Input data START
`src/rtl/mul_wb_buffer_pkg.sv`:
```
// Shared types and constants for the multiplier writeback buffer.
package mul_wb_buffer_pkg;

    localparam int MUL_STAGES   = 5;
    localparam int MUL_WB_DEPTH = 4;

    localparam int ROB_ID_W    = 5;
    localparam int PC_W        = 32;
    localparam int REG_ADDR_W  = 5;
    localparam int REG_DATA_W  = 32;

    typedef struct packed {
        logic       valid;
        logic [3:0] cause;
    } fetch_xcpt_t;

    typedef struct packed {
        logic valid;
        logic illegal_instr;
    } decode_xcpt_t;

    typedef struct packed {
        logic valid;
        logic overflow;
    } mul_xcpt_t;

    // One buffered mul result, stored as a single packed word.
    typedef struct packed {
        logic [ROB_ID_W-1:0]   id;
        logic [PC_W-1:0]       pc;
        logic [REG_ADDR_W-1:0] dest;
        logic [REG_DATA_W-1:0] data;
        fetch_xcpt_t           xcpt_fetch;
        decode_xcpt_t          xcpt_decode;
        mul_xcpt_t             xcpt_mul;
    } mul_wb_entry_t;

endpackage

```
`src/rtl/mul_wb_fifo.sv`:
```
// Generic storage array with read/write pointers and an occupancy counter.
// Full/empty come from the counter so pointers can wrap freely.
module mul_wb_fifo #(
    parameter int DEPTH = 4,
    parameter int WIDTH = 8
) (
    input  logic                    clock,
    input  logic                    reset,
    input  logic                    flush,
    input  logic                    push,
    input  logic                    pop,
    input  logic [WIDTH-1:0]        wr_data,
    output logic [WIDTH-1:0]        rd_data,
    output logic [$clog2(DEPTH):0]  count,
    output logic                    empty,
    output logic                    full
);

    localparam int PTR_W = (DEPTH > 1) ? $clog2(DEPTH) : 1;
    localparam int CNT_W = $clog2(DEPTH) + 1;

    logic [WIDTH-1:0] mem [DEPTH];
    logic [PTR_W-1:0] wr_ptr;
    logic [PTR_W-1:0] rd_ptr;
    logic             wr_en;
    logic             rd_en;

    assign empty   = (count == '0);
    assign full    = (count == CNT_W'(DEPTH));
    // A pop on an empty buffer is ignored; a push into a full buffer only
    // lands when the head leaves in the same cycle, otherwise it is dropped.
    assign rd_en   = pop && !empty;
    assign wr_en   = push && (!full || rd_en);
    assign rd_data = mem[rd_ptr];

    // Storage array; cleared on reset so the head reads as zero.
    always_ff @(posedge clock or posedge reset) begin
        if (reset) begin
            for (int i = 0; i < DEPTH; i++) begin
                mem[i] <= '0;
            end
        end else if (wr_en && !flush) begin
            mem[wr_ptr] <= wr_data;
        end
    end

    // Pointers and occupancy; flush overrides any push or pop.
    always_ff @(posedge clock or posedge reset) begin
        if (reset) begin
            wr_ptr <= '0;
            rd_ptr <= '0;
            count  <= '0;
        end else if (flush) begin
            wr_ptr <= '0;
            rd_ptr <= '0;
            count  <= '0;
        end else begin
            if (wr_en) begin
                wr_ptr <= wr_ptr + PTR_W'(1);
            end
            if (rd_en) begin
                rd_ptr <= rd_ptr + PTR_W'(1);
            end
            case ({wr_en, rd_en})
                2'b10:   count <= count + CNT_W'(1);
                2'b01:   count <= count - CNT_W'(1);
                default: count <= count;
            endcase
        end
    end

endmodule

```
`src/rtl/mul_wb_buffer.sv`:
```
// Writeback buffer at the tail of the multiplier pipeline. Captures each
// result leaving the last mul stage, presents the oldest one to the ROB, and
// throttles mul issue with a credit count since the pipeline cannot stall.
//
// ROB handshake: rob_valid_out means the rob_* fields hold the oldest entry
// and stay stable until taken; the entry is taken at a rising edge where
// rob_valid_out and rob_ready_in are both high. rob_ready_in may be high at
// any time and has no effect while rob_valid_out is low.
module mul_wb_buffer
    import mul_wb_buffer_pkg::*;
#(
    parameter int DEPTH      = MUL_WB_DEPTH,
    parameter int MUL_STAGES = mul_wb_buffer_pkg::MUL_STAGES
) (
    input  logic                  clock,
    input  logic                  reset,
    input  logic                  flush_in,
    input  logic                  mul_issue_in,
    output logic                  mul_stall_out,
    input  logic                  instr_valid_in,
    input  logic [ROB_ID_W-1:0]   instr_id_in,
    input  logic [PC_W-1:0]       program_counter_in,
    input  logic [REG_ADDR_W-1:0] dest_reg_in,
    input  logic [REG_DATA_W-1:0] data_result_in,
    input  fetch_xcpt_t           xcpt_fetch_in,
    input  decode_xcpt_t          xcpt_decode_in,
    input  mul_xcpt_t             xcpt_mul_in,
    output logic                  rob_valid_out,
    input  logic                  rob_ready_in,
    output logic [ROB_ID_W-1:0]   rob_instr_id_out,
    output logic [PC_W-1:0]       rob_program_counter_out,
    output logic [REG_ADDR_W-1:0] rob_dest_reg_out,
    output logic [REG_DATA_W-1:0] rob_data_result_out,
    output fetch_xcpt_t           rob_xcpt_fetch_out,
    output decode_xcpt_t          rob_xcpt_decode_out,
    output mul_xcpt_t             rob_xcpt_mul_out
);

    localparam int ENTRY_W = $bits(mul_wb_entry_t);
    localparam int OCC_W   = $clog2(DEPTH) + 1;
    localparam int IF_W    = $clog2(MUL_STAGES + 1) + 1;
    localparam int SUM_W   = ((OCC_W > IF_W) ? OCC_W : IF_W) + 1;

    mul_wb_entry_t     in_entry;
    mul_wb_entry_t     head_entry;
    logic [ENTRY_W-1:0] head_bits;
    logic [OCC_W-1:0]  occupancy;
    logic [IF_W-1:0]   inflight;
    logic              fifo_empty;
    logic              fifo_full;

    assign in_entry = '{
        id:          instr_id_in,
        pc:          program_counter_in,
        dest:        dest_reg_in,
        data:        data_result_in,
        xcpt_fetch:  xcpt_fetch_in,
        xcpt_decode: xcpt_decode_in,
        xcpt_mul:    xcpt_mul_in
    };

    mul_wb_fifo #(
        .DEPTH (DEPTH),
        .WIDTH (ENTRY_W)
    ) u_fifo (
        .clock   (clock),
        .reset   (reset),
        .flush   (flush_in),
        .push    (instr_valid_in),
        .pop     (rob_ready_in),
        .wr_data (in_entry),
        .rd_data (head_bits),
        .count   (occupancy),
        .empty   (fifo_empty),
        .full    (fifo_full)
    );

    assign head_entry              = mul_wb_entry_t'(head_bits);
    assign rob_valid_out           = !fifo_empty;
    assign rob_instr_id_out        = head_entry.id;
    assign rob_program_counter_out = head_entry.pc;
    assign rob_dest_reg_out        = head_entry.dest;
    assign rob_data_result_out     = head_entry.data;
    assign rob_xcpt_fetch_out      = head_entry.xcpt_fetch;
    assign rob_xcpt_decode_out     = head_entry.xcpt_decode;
    assign rob_xcpt_mul_out        = head_entry.xcpt_mul;

    // Count of mul instructions issued but not yet arrived. The decrement
    // holds at zero so an unmatched arrival cannot wrap the count and
    // wedge the stall high.
    always_ff @(posedge clock or posedge reset) begin
        if (reset) begin
            inflight <= '0;
        end else if (flush_in) begin
            inflight <= '0;
        end else begin
            case ({mul_issue_in, instr_valid_in})
                2'b10:   inflight <= inflight + IF_W'(1);
                2'b01:   inflight <= (inflight != '0) ? inflight - IF_W'(1) : inflight;
                default: inflight <= inflight;
            endcase
        end
    end

    // Every buffered or in-flight instruction holds a slot; stop issue when
    // all slots are spoken for.
    assign mul_stall_out = (SUM_W'(occupancy) + SUM_W'(inflight)) >= SUM_W'(DEPTH);

    // Issue must respect the stall.
    issue_while_stalled_a : assert property (
        @(posedge clock) disable iff (reset || flush_in)
        !(mul_issue_in && mul_stall_out)
    );

    // An arrival into a full buffer with no pop cannot happen under the
    // credit rule; if it did, the entry would be dropped.
    arrival_into_full_a : assert property (
        @(posedge clock) disable iff (reset || flush_in)
        !(instr_valid_in && fifo_full && !rob_ready_in)
    );

endmodule

```
`config.mk`:
```
export PLATFORM = sky130hd
export DESIGN_NAME = mul_wb_buffer
export DESIGN_NICKNAME = d
export VERILOG_FILES = /design/src/rtl/mul_wb_buffer_pkg.sv /design/src/rtl/mul_wb_fifo.sv /design/src/rtl/mul_wb_buffer.sv
export SDC_FILE = /design/constraint.sdc
export NUM_CORES = 1
export LEC_CHECK = 0
export CORE_MARGIN = 2
export CORE_UTILIZATION = 65
export CTS_BUF_LIST = sky130_fd_sc_hd__clkbuf_8
export CTS_CLUSTER_SIZE = 25
export DETAILED_ROUTE_END_ITERATION = 8
export DONT_BUFFER_PORTS = 1
export GPL_TIMING_DRIVEN = 0
export PLACE_DENSITY = 0.87
export RECOVER_POWER = 25
export SETUP_SLACK_MARGIN = 0.4
export SYNTH_ARGS = -nofsm -noshare
export SYNTH_HDL_FRONTEND = slang
export SYNTH_SLANG_ARGS = --single-unit
```
`constraint.sdc`:
```
create_clock -name clock -period 32.4 [get_ports clock]
set_input_delay 6.48 -clock clock [delete_from_list [all_inputs] [get_ports clock]]
set_output_delay 6.48 -clock clock [all_outputs]
set_load 0.02 [all_outputs]
```
### Word-level counts from Yosys, hierarchy flattened

Cells that the tools add are included.

* add/subtract/negate cells: 7
* order comparisons: 4
* equal/unequal tests: 6
* muxes and demuxes: 15
* bitwise logic cells: 2
* reduce and logical (&&, ||, !) cells: 15

Operators by type and width (number)
* bitwise mux 332 bit: 1
* two-way mux 83 bit: 3
* binary-select mux 83 bit (select 2 bit): 1
* demux 83 bit (select 2 bit): 1
* two-way mux 2 bit: 4
* two-way mux 4 bit: 2
* case mux 4 bit (2 select lines): 1
* greater-or-equal comparator 3 bit (second input constant): 2
* NOT 2 -> 3 bit: 2
* case mux 3 bit (2 select lines): 1
* nonzero test 3 bit: 2
* adder 3 x 4 -> 5 bit: 1
* greater-or-equal comparator 5 x 3 -> 1 bit (second input constant): 1
* adder 2 x 1 -> 2 bit (second input constant): 2
* adder 4 x 1 -> 4 bit (second input constant): 1
* equality test 2 x 1 -> 1 bit (second input constant): 2
* equality test 2 bit (second input constant): 2
* logical AND 1 bit: 4
* nonzero test 2 bit: 2
* nonzero test 4 bit: 1
* subtractor 4 x 1 -> 4 bit (second input constant): 1
* adder 3 x 1 -> 3 bit (second input constant): 1
* equality test 3 bit (second input constant): 1
* zero test 1 bit: 3
* 7 further kinds: 7

* register bits after elaboration: 343
* input bits: 89
* output and inout bits: 85
* word-level logic and storage cells: 57

### Depth between registers and ports, before layout

Gate-level depths: netlist (run 1).

* word-level depth: 8
* mapped depth: 8
* mapped depth without buffers: 7

### Modules after synthesis

A second synthesis (run 1) with hierarchy kept.

* cell total of the unflattened synthesis: 906
* area, all modules: 15353.5 um2

By module, submodules not included
* mul_wb_fifo: times used 1, cells an instance 864, area an instance 14966.9 um2, sequential area each 8483.1 um2
* mul_wb_buffer: times used 1, cells an instance 42, area an instance 386.6 um2, sequential area each 100.1 um2

### Least setup slack after synthesis (run 1)

No wires, ideal clock.

* path kind: flip-flop to output port
* from: register u_fifo.rd_ptr[1]
* to: output port rob_data_result_out[10]
* data arrival time: 1644 ps
* data required time: 25920 ps
* path slack: 24276 ps
* stages on the path, launching flop included: 4
* buffers on the path: 2
* cell sequence: dfrtp_1 clkbuf_1 buf_2 mux4_2

* longest elaborated chain between the ends: 4

Ends and longest elaborated chain
* start, declared: RTL line mul_wb_fifo.sv:24 `logic [PTR_W-1:0] rd_ptr;`
* start signal, assigned: RTL line mul_wb_fifo.sv:62 `rd_ptr <= rd_ptr + PTR_W'(1);`
* NOT 2 -> 3 bit (implied by the code): RTL line mul_wb_fifo.sv:34 `assign rd_data = mem[rd_ptr];`
* binary-select mux 83 bit (select 2 bit): RTL line mul_wb_fifo.sv:34
* two-way mux 83 bit (implied by the code) (2 in series): RTL line mul_wb_fifo.sv:34
* end, declared: RTL line mul_wb_buffer.sv:33 `output logic [REG_DATA_W-1:0] rob_data_result_out,`

Every way passes these cells. The select of a mux whose other input is x is not followed.

==> flow_metrics.env, run 1 <==
export IMPL_synth_cell_types=34
export IMPL_fp_coreArea_um2=23300
export IMPL_fin_crit_ns=14.50
export IMPL_p_seq_share_pct=47.1
export IMPL_final_common_cell="dfrtp_1"
export IMPL_ant_nets=0
export IMPL_postCtsSetupBuffers=0
export IMPL_post_route_period_util_pct=44.8
export IMPL_final_nets=1068
export IMPL_start_util_pct=65.6
export IMPL_hold_class="reg2reg"
export IMPL_grt_pass1_vias=8634
export IMPL_post_dp_hpwl_mm=19.1
export IMPL_status="finished with violations"
export IMPL_crit_slowest_cell="clkbuf_1"
export IMPL_wl_per_cell_um=21.7
export IMPL_path_clk_slew_ns=0.06
export IMPL_cts_resized=0
export IMPL_core_rowCount=56
export IMPL_critical_path_buf_inv_count=2
export IMPL_intPower_mw=0.966
export IMPL_maxCapViolCount=2
export IMPL_synth_xor_area_share_pct=0.287
export IMPL_clock_latency_ns=0.57
export IMPL_setup_viol_count_final=0
export IMPL_ys_ff_latch=343
export IMPL_die_w_um=157
export IMPL_violations="max-capacitance violations, max-slew violations"
export IMPL_yosys_warnings=0
export IMPL_fin_skew_ns=0.0182
export IMPL_switching_share_pct=29.6
export IMPL_cp_cell_sequence="clkinvlp_2 > clkbuf_1"
export IMPL_grt_pass1_wl_mm=46.3
export IMPL_max_stage_delay_ns=4.48
export IMPL_slew_headroom_pct=-312
export IMPL_cts_tree="done"
export IMPL_cts_buffers=56
export IMPL_worst_pin_slew_ns=6.18
export IMPL_finalWirelength_mm=28.9
export IMPL_crit_fanout=122
export IMPL_worstSetupEndpointType="asynchronous set/reset pin"
export IMPL_grt_overflow=0
export IMPL_report_final_hold_viol_count=0
export IMPL_p_clk_share_pct=26.5
export IMPL_synth_top_family_by_area="multiplexers"
export IMPL_mostFrequentLayoutCells="343 x dfrtp_1, 333 x mux2_2, 83 x mux4_2, 73 x clkbuf_8, 36 x inv_1"
export IMPL_dieArea_um2=24700
export IMPL_fp_dieH_um=157
export IMPL_viasPerCell=5.94
export IMPL_cts_hold_buf=0
export IMPL_leakage_nw=7.55
export IMPL_cp_start_kind="input port"
export IMPL_pwr_share_comb_pct=26.4
export IMPL_syn_area_um2=15300
export IMPL_p_total_mw=1.37
export IMPL_drv_slew=233
export IMPL_drt_initial_drc_count=302
export IMPL_synth_nets=1008
export IMPL_grt_max_degree=123
export IMPL_syn_inst=907
export IMPL_cp_required_ns=31.55
export IMPL_synth_adder_area_share_pct=1.13
export IMPL_vias=7911
export IMPL_power_switching_mw=0.406
export IMPL_yosys_area_share_simple_pct=1.25
export IMPL_cts_sinks=343
export IMPL_clockRootBuffer="clkbuf_8"
export IMPL_fmax_ghz=0.0690
export IMPL_synth_mux_area_share_pct=36.9
export IMPL_grt_usage_pct=24.3
export IMPL_avgSynthCellArea_um2=16.8
export IMPL_clockBufferDepth=3
export IMPL_drc=0
export IMPL_cts_htree_levels=2
export IMPL_io_pins=174
export IMPL_arrival_ns=13.65
export IMPL_path_class="in2async"
export IMPL_portBuffers=0
export IMPL_drive_gt1_share_pct=53.4
export IMPL_antenna_cells=0
export IMPL_place_congestion=0.793
export IMPL_fin_setup_tns_ns=0
export IMPL_drtPass1Iterations=4
export IMPL_synth_seq_area_share_pct=56.2
export IMPL_vdd_ir_drop_max_mv=0.0531
export IMPL_synthToLayoutAreaGrowth_pct=10.2
export IMPL_rsz0062_at_grt="false"
export IMPL_synth_compound_area_share_pct=0.967
export IMPL_antenna_found_initial=0
export IMPL_powerDensity_nw_per_um2=81.5
export IMPL_cpLargestDelayFamily="buffers and inverters"
[routing by layer]
layer | global-route usage, % | up-vias | routed length, µm
met4 | 6.80 | 0 | 633
met2 | 40.0 | 170 | 14100
li1 | - | 3519 | -
met3 | 7.02 | 54 | 1990
met5 | 0 | - | 0
met1 | 31.9 | 4168 | 12200
[area by class of cell]
cell class / count / area (µm²)
sequential: 343 / 8580
tap: 319 / 399
clock inverter: 31 / 126
buffer: 58 / 458
multi-input combinational: 496 / 6180
inverter: 10 / 38.8
fill: 1484 / 6440
clock buffer: 73 / 1000
timing repair buffer: 2 / 31.3
[power by group through the flow]
stage / combinational, mW / clock (mW) / sequential (mW)
3_5_place_dp: 0.366 / 0 / 0.652
3_3_place_gp: 0.353 / 0 / 0.645
2_1_floorplan: 0.316 / 0 / 0.628
5_1_grt: 0.386 / 0.393 / 0.665
4_1_cts: 0.368 / 0.372 / 0.645
6_report: 0.362 / 0.363 / 0.647
[synth_stat cells]
| master | instances | share of area [%] |
|---|---|---|
| dfrtp_1 | 343 | 56 |
| o21ai_0 | 5 | 0.16 |
| nor2b_1 | 4 | 0.16 |
| mux2_2 | 333 | 25 |
| inv_1 | 10 | 0.25 |
| a21oi_1 | 5 | 0.16 |
| a221oi_1 | 1 | 0.057 |
| a311oi_2 | 1 | 0.098 |
| nand3_1 | 4 | 0.13 |
| and2_1 | 1 | 0.041 |
| mux4_2 | 83 | 12 |
| a211oi_1 | 2 | 0.098 |
| buf_1 | 4 | 0.098 |
| clkbuf_1 | 9 | 0.22 |
| mux2i_1 | 1 | 0.066 |
| nor2_1 | 14 | 0.34 |
| xnor2_1 | 3 | 0.17 |
| nand2b_1 | 3 | 0.12 |
| o31ai_1 | 1 | 0.049 |
| o21bai_1 | 1 | 0.049 |
| nand2_1 | 9 | 0.22 |
| buf_4 | 4 | 0.20 |
| a31oi_1 | 3 | 0.12 |
| buf_2 | 13 | 0.43 |
| and3b_1 | 1 | 0.057 |
| xor2_1 | 2 | 0.11 |
| o2bb2ai_1 | 1 | 0.057 |
| ha_1 | 9 | 0.74 |
| o211ai_1 | 1 | 0.049 |
| buf_6 | 28 | 2.1 |
| nor4_1 | 2 | 0.082 |
| fa_1 | 3 | 0.39 |
| or3_1 | 2 | 0.082 |
| a31o_2 | 1 | 0.057 |
[state kept, by name (all words and copies together) (netlist names)]
| name | flops |
|---|---|
| u_fifo.mem | 332 |
| inflight | 4 |
| u_fifo.count | 3 |
| u_fifo.rd_ptr | 2 |
| u_fifo.wr_ptr | 2 |
[worst reg2reg max path, stage by stage, from the launching register on]
cell	delay, ns
dfrtp_1	0.48
nor2_1	0.33
a21oi_1	0.14
fa_1	0.44
nor4_1	0.35
o21ai_0	0.15
a31oi_1	0.20
[cells by family (layout without fill, tap and decap cells)]
logic type,after synthesis,in the layout
mux,417,417
compound gates,22,22
flops,343,343
simple gates,40,40
xor+xnor,5,5
buf+inv,68,174
fa+ha+maj,12,12
[worst paths after layout]
check	to	from	cells past startpoint	slack (ns)
hold / removal	u_fifo.mem[235]$_DFFE_PP0P_	u_fifo.mem[235]$_DFFE_PP0P_	1	0.50
hold reg to reg	u_fifo.mem[235]$_DFFE_PP0P_	u_fifo.mem[235]$_DFFE_PP0P_	1	0.50
min in group asynchronous	u_fifo.mem[264]$_DFFE_PP0P_	reset	1	7.22
max in group clock	rob_program_counter_out[28]	u_fifo.rd_ptr[1]$_DFFE_PP0P_	3	23.12
setup / recovery	u_fifo.mem[144]$_DFFE_PP0P_	reset	2	17.90
setup reg to reg	u_fifo.count[2]$_DFFE_PP0P_	u_fifo.count[0]$_DFFE_PP0P_	6	30.22
[metrics by stage]
stage	cell area (µm²)	std cells	utilization, %	setup WS (ns)	hold WS, ns
after detailed placement	15700	1228	67.6	23.64	0.488
after floorplan	15300	907	-	16.41	0.474
final	16800	1332	72.3	17.90	0.499
after CTS	16900	1332	72.5	23.01	0.501
after global routing	16800	1332	72.3	15.86	0.508
after global placement	15700	1226	67.3	13.11	0.482
Note: power is estimated with default switching activity, not from simulation.
==> run 2: changes to the inputs <==
==> constraint.sdc (replaced) <==
create_clock -name clock -period 14.8 [get_ports clock]
set_input_delay 2.96 -clock clock [delete_from_list [all_inputs] [get_ports clock]]
set_output_delay 2.96 -clock clock [all_outputs]
set_load 0.02 [all_outputs]
==> flow_metrics.env, run 2 (synthesized netlist as in run 1, its figures left out) <==
export IMPL_leakage_nw=7.56
export IMPL_fmax_ghz=0.165
export IMPL_worst_pin_slew_ns=4.76
export IMPL_final_common_cell="dfrtp_1"
export IMPL_final_nets=1068
export IMPL_layout_cells_non_filler=1332
export IMPL_drv_slew=109
export IMPL_place_ws_ns=9.56
export IMPL_regArea_um2=8580
export IMPL_cp_required_ns=15.44
export IMPL_worstSetupEndpointType="asynchronous set/reset pin"
export IMPL_cts_hold_buf=0
export IMPL_antenna_cells=0
export IMPL_postCtsSetupBuffers=0
export IMPL_drt_initial_drc_count=333
export IMPL_grt_pass1_vias=8634
export IMPL_finalWirelength_mm=28.9
export IMPL_path_class="in2async"
export IMPL_fin_setup_tns_ns=0
export IMPL_powerDensity_nw_per_um2=178
export IMPL_vdd_ir_drop_max_mv=0.116
export IMPL_whs_ns=0.499
export IMPL_antenna_found_initial=0
export IMPL_core_rowCount=56
export IMPL_synthToLayoutAreaGrowth_pct=10.4
export IMPL_vias=7928
export IMPL_portBuffers=0
export IMPL_wl_per_cell_um=21.7
export IMPL_ant_nets=0
export IMPL_fp_dieH_um=157
export IMPL_arrival_ns=6.70
export IMPL_fin_area_um2=16800
export IMPL_grt_max_degree=123
export IMPL_mostFrequentLayoutCells="343 x dfrtp_1, 333 x mux2_2, 83 x mux4_2, 73 x clkbuf_8, 36 x inv_1"
export IMPL_report_final_hold_viol_count=0
export IMPL_clockRootBuffer="clkbuf_8"
export IMPL_cts_htree_levels=2
export IMPL_path_clk_slew_ns=0.06
export IMPL_cp_start_kind="input port"
export IMPL_place_area_um2=15700
export IMPL_setup_viol_count_final=0
export IMPL_cts_sinks=343
export IMPL_multi_input_area_um2=6180
export IMPL_fin_skew_ns=0.0191
export IMPL_drc=0
export IMPL_maxCapViolCount=1
export IMPL_num_fill_cells=1482
export IMPL_hold_class="reg2reg"
export IMPL_grt_pass1_wl_mm=46.3
export IMPL_rsz0062_at_grt="false"
export IMPL_clockBufferDepth=3
export IMPL_start_util_pct=65.6
export IMPL_dieArea_um2=24700
export IMPL_post_dp_hpwl_mm=19.1
export IMPL_p_total_mw=3.00
export IMPL_drtPass1Iterations=4
export IMPL_largest_register="u_fifo.mem"
export IMPL_post_route_period_util_pct=40.9
export IMPL_fin_ws_ns=8.74
export IMPL_reg_top3="u_fifo.mem x332, inflight x4, u_fifo.count x3"
export IMPL_violations="max-capacitance violations, max-slew violations"
export IMPL_status="finished with violations"
export IMPL_crit_fanout=122
export IMPL_grt_usage_pct=24.3
export IMPL_cts_tree="done"
export IMPL_clock_latency_ns=0.57
export IMPL_drive_gt1_share_pct=53.5
export IMPL_cts_buffers=56
export IMPL_largest_reg_flops=332
export IMPL_die_w_um=157
export IMPL_viasPerCell=5.95
export IMPL_slew_headroom_pct=-219
export IMPL_cts_resized=0
export IMPL_grt_overflow=0
export IMPL_final_util_pct=72.4
export IMPL_place_congestion=0.793
export IMPL_place_inst=1228
export IMPL_io_pins=174
export IMPL_fin_crit_ns=6.06
export IMPL_fp_coreArea_um2=23300
[run 2: changes by cell type in the layout (fill, tap and decap cells not counted)]
cell and change:
clkbuf_1 -1, buf_16 +1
Input data END
Problem: For each line in the data that holds "hierarchy", add one to a count, then report that count alone.

Reply to the exercise: 2